--- HOW TO COMPLETE THIS TASK ---
Go to the line containing "run 2: per-layer" in the records below and print it and every following line exactly, on through the line containing "2387 | 6610 |", then stop.

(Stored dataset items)
-- Opening Marker --

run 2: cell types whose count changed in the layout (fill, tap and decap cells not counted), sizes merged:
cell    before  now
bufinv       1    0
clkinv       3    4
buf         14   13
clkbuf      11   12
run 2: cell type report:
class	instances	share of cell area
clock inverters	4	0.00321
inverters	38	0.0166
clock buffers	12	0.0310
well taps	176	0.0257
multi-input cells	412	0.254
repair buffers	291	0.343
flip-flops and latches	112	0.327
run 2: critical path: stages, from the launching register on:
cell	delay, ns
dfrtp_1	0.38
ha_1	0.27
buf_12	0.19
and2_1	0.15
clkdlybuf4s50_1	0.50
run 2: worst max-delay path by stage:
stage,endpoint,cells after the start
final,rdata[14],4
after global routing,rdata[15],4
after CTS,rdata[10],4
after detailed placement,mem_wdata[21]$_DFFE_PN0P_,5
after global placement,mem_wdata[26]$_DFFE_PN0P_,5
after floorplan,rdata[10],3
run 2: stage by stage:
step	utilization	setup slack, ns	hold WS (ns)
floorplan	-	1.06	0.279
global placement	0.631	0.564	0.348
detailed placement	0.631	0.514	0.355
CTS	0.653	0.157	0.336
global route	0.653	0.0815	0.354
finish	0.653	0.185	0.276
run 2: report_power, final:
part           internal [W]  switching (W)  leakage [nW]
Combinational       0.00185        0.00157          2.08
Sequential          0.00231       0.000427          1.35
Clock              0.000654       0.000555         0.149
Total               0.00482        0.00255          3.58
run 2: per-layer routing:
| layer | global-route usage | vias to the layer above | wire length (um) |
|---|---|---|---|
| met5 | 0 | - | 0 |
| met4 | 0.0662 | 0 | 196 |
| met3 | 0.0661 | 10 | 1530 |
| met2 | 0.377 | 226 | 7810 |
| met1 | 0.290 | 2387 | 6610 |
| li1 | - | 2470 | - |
[src/rtl/bist_misr_analyzer_if.sv]
// Handshake bundle between the BIST controller/CUT side and the MISR response analyzer.
interface bist_misr_analyzer_if #(
   parameter int WIDTH = 3
);
   logic             start;
   logic             resp_valid;
   logic [WIDTH-1:0] resp_in;
   logic             lfsr_complete;
   logic             busy;
   logic             done;
   logic             pass;
   logic [WIDTH-1:0] signature;

   modport master (
      output start,
      output resp_valid,
      output resp_in,
      output lfsr_complete,
      input  busy,
      input  done,
      input  pass,
      input  signature
   );

   modport slave (
      input  start,
      input  resp_valid,
      input  resp_in,
      input  lfsr_complete,
      output busy,
      output done,
      output pass,
      output signature
   );
endinterface

[src/rtl/bist_misr_analyzer.sv]
// MISR-based output response analyzer: folds CUT response words into a signature,
// then compares the signature against a golden value once compaction ends.
module bist_misr_analyzer #(
   parameter int               WIDTH        = 3,
   parameter logic [WIDTH-1:0] TAPS         = 3'b010,
   parameter logic [WIDTH-1:0] SEED         = '0,
   parameter int               NUM_PATTERNS = 7,
   parameter logic [WIDTH-1:0] GOLDEN       = 3'd4
) (
   input  logic                     clock,
   input  logic                     reset,
   bist_misr_analyzer_if.slave      bus
);

   localparam int            CW   = $clog2(NUM_PATTERNS + 1);
   localparam logic [CW-1:0] LAST = CW'(NUM_PATTERNS - 1);

   typedef enum logic [1:0] {
      IDLE,
      COMPACT,
      CHECK,
      DONE
   } state_t;

   state_t           state;
   state_t           state_next;
   logic [WIDTH-1:0] sig;
   logic [WIDTH-1:0] sig_next;
   logic [WIDTH-1:0] misr_fold;
   logic [CW-1:0]    count;
   logic [CW-1:0]    count_next;
   logic             pass_q;
   logic             pass_next;

   // One MISR step: shift with feedback from the top stage, XOR in the response word.
   always_comb begin
      misr_fold    = '0;
      misr_fold[0] = sig[WIDTH-1] ^ bus.resp_in[0];
      for (int i = 1; i < WIDTH; i++) begin
         misr_fold[i] = sig[i-1] ^ (TAPS[i] & sig[WIDTH-1]) ^ bus.resp_in[i];
      end
   end

   always_comb begin
      state_next = state;
      sig_next   = sig;
      count_next = count;
      pass_next  = pass_q;
      case (state)
         IDLE, DONE: begin
            if (bus.start) begin
               sig_next   = SEED;
               count_next = '0;
               pass_next  = 1'b0;
               state_next = COMPACT;
            end
         end
         COMPACT: begin
            if (bus.resp_valid) begin
               sig_next   = misr_fold;
               count_next = count + CW'(1);
            end
            // Early end still folds a response presented in the same cycle.
            if ((bus.resp_valid && (count == LAST)) || bus.lfsr_complete) begin
               state_next = CHECK;
            end
         end
         CHECK: begin
            pass_next  = (sig == GOLDEN);
            state_next = DONE;
         end
         default: begin
            state_next = IDLE;
         end
      endcase
   end

   always_ff @(posedge clock) begin
      if (reset) begin
         state  <= IDLE;
         sig    <= SEED;
         count  <= '0;
         pass_q <= 1'b0;
      end else begin
         state  <= state_next;
         sig    <= sig_next;
         count  <= count_next;
         pass_q <= pass_next;
      end
   end

   assign bus.busy      = (state == COMPACT) || (state == CHECK);
   assign bus.done      = (state == DONE);
   assign bus.pass      = pass_q;
   assign bus.signature = sig;

endmodule

[src/flat_wrapper.sv]
// flat-port wrapper written by rule: the top's interface ports become plain ports
module bist_misr_analyzer_flat 
#(
   parameter int               WIDTH        = 3,
   parameter logic [WIDTH-1:0] TAPS         = 3'b010,
   parameter logic [WIDTH-1:0] SEED         = '0,
   parameter int               NUM_PATTERNS = 7,
   parameter logic [WIDTH-1:0] GOLDEN       = 3'd4
)
  (clock, reset, bus_start, bus_resp_valid, bus_resp_in, bus_lfsr_complete, bus_busy, bus_done, bus_pass, bus_signature);
  bist_misr_analyzer_if #(.WIDTH(WIDTH)) bus_i ();
  input  logic clock;
  input  logic reset;
  input wire logic [$bits(bus_i.start)-1:0] bus_start;
  input wire logic [$bits(bus_i.resp_valid)-1:0] bus_resp_valid;
  input wire logic [$bits(bus_i.resp_in)-1:0] bus_resp_in;
  input wire logic [$bits(bus_i.lfsr_complete)-1:0] bus_lfsr_complete;
  output wire logic [$bits(bus_i.busy)-1:0] bus_busy;
  output wire logic [$bits(bus_i.done)-1:0] bus_done;
  output wire logic [$bits(bus_i.pass)-1:0] bus_pass;
  output wire logic [$bits(bus_i.signature)-1:0] bus_signature;
  assign bus_i.start = bus_start;
  assign bus_i.resp_valid = bus_resp_valid;
  assign bus_i.resp_in = bus_resp_in;
  assign bus_i.lfsr_complete = bus_lfsr_complete;
  assign bus_busy = bus_i.busy;
  assign bus_done = bus_i.done;
  assign bus_pass = bus_i.pass;
  assign bus_signature = bus_i.signature;
  bist_misr_analyzer #(.WIDTH(WIDTH), .TAPS(TAPS), .SEED(SEED), .NUM_PATTERNS(NUM_PATTERNS), .GOLDEN(GOLDEN)) u_core (.clock(clock), .reset(reset), .bus(bus_i));
endmodule
==> config.mk <==
export PLATFORM = sky130hd
export DESIGN_NAME = mic_frame_packer
export DESIGN_NICKNAME = d
export VERILOG_FILES = /design/src/rtl/mic_frame_packer.sv
export SDC_FILE = /design/constraint.sdc
export NUM_CORES = 1
export LEC_CHECK = 0
export ABC_CLOCK_PERIOD_IN_PS = 12660
export CAP_MARGIN = 0
export CORE_ASPECT_RATIO = 1.2
export CORE_UTILIZATION = 55
export CTS_BUF_LIST = sky130_fd_sc_hd__clkbuf_4 sky130_fd_sc_hd__clkbuf_8
export DETAILED_ROUTE_END_ITERATION = 8
export PLACE_DENSITY = 0.77
export SLEW_MARGIN = 30
export SYNTH_ARGS = -nofsm -noshare
export SYNTH_HDL_FRONTEND = slang
export SYNTH_SLANG_ARGS = --single-unit
==> constraint.sdc <==
create_clock -name clk_in -period 12.66 [get_ports clk_in]
set_input_delay 2.532 -clock clk_in [delete_from_list [all_inputs] [get_ports clk_in]]
set_output_delay 2.532 -clock clk_in [all_outputs]
set_load 0.005 [all_outputs]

-- Closing Marker --

--- RESPONSE BELOW ---
run 2: per-layer routing:
| layer | global-route usage | vias to the layer above | wire length (um) |
|---|---|---|---|
| met5 | 0 | - | 0 |
| met4 | 0.0662 | 0 | 196 |
| met3 | 0.0661 | 10 | 1530 |
| met2 | 0.377 | 226 | 7810 |
| met1 | 0.290 | 2387 | 6610 |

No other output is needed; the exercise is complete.